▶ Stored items
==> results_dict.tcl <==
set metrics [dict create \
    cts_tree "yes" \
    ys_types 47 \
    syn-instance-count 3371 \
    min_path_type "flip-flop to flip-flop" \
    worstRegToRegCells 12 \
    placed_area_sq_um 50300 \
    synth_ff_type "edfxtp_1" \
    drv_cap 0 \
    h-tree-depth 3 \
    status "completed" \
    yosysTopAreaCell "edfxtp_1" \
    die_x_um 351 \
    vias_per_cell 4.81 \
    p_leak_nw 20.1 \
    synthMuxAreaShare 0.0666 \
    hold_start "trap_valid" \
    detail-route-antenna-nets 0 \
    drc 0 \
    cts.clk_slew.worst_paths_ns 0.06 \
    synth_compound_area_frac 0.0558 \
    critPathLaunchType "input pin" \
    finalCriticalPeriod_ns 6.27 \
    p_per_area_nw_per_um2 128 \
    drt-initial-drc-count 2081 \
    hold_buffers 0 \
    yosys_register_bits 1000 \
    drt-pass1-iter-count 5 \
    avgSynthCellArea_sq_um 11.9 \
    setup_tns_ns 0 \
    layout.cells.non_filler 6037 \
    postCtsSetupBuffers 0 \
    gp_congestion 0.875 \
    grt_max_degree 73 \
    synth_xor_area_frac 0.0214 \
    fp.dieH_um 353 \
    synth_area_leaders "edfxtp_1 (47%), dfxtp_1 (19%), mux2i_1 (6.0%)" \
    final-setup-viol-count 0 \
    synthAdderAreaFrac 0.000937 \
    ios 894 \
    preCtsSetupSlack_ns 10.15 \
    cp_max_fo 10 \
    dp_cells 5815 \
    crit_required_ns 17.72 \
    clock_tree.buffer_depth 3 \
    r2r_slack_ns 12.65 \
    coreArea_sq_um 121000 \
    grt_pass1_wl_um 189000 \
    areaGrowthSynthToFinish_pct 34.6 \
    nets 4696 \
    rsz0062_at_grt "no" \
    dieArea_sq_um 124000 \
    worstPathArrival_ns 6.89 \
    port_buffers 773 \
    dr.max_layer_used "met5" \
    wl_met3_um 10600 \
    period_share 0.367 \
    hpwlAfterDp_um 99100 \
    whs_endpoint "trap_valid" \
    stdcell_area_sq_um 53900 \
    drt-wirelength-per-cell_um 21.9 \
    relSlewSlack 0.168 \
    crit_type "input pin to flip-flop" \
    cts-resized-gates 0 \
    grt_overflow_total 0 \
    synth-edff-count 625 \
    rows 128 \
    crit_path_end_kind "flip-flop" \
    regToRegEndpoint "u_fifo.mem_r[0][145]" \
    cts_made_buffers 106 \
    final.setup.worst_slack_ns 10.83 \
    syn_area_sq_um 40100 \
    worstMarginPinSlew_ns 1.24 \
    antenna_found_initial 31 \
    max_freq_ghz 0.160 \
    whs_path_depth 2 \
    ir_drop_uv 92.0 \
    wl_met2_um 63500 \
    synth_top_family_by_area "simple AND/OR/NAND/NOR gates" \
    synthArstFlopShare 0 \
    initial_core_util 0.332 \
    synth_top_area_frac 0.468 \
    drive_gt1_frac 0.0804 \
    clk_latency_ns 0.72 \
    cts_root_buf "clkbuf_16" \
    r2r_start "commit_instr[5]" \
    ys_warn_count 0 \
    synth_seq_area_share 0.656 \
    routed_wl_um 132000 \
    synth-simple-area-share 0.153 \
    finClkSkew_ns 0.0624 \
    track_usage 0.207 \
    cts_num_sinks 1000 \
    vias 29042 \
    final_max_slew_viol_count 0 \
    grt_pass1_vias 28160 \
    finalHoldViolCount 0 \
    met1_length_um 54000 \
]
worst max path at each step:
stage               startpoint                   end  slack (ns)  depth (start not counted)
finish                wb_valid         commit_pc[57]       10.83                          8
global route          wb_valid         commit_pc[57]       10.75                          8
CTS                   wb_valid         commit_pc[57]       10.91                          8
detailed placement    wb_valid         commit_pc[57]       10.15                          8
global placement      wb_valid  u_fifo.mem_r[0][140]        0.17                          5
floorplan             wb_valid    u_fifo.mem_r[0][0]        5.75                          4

▶ Brief
Look back at the data above. Transcribe exactly the lines starting at the line that contains "grt_overflow_total 0 \" and ending at the line that contains "synth_top_area_frac 0.468 \".

▶ Task output
    grt_overflow_total 0 \
    synth-edff-count 625 \
    rows 128 \
    crit_path_end_kind "flip-flop" \
    regToRegEndpoint "u_fifo.mem_r[0][145]" \
    cts_made_buffers 106 \
    final.setup.worst_slack_ns 10.83 \
    syn_area_sq_um 40100 \
    worstMarginPinSlew_ns 1.24 \
    antenna_found_initial 31 \
    max_freq_ghz 0.160 \
    whs_path_depth 2 \
    ir_drop_uv 92.0 \
    wl_met2_um 63500 \
    synth_top_family_by_area "simple AND/OR/NAND/NOR gates" \
    synthArstFlopShare 0 \
    initial_core_util 0.332 \
    synth_top_area_frac 0.468 \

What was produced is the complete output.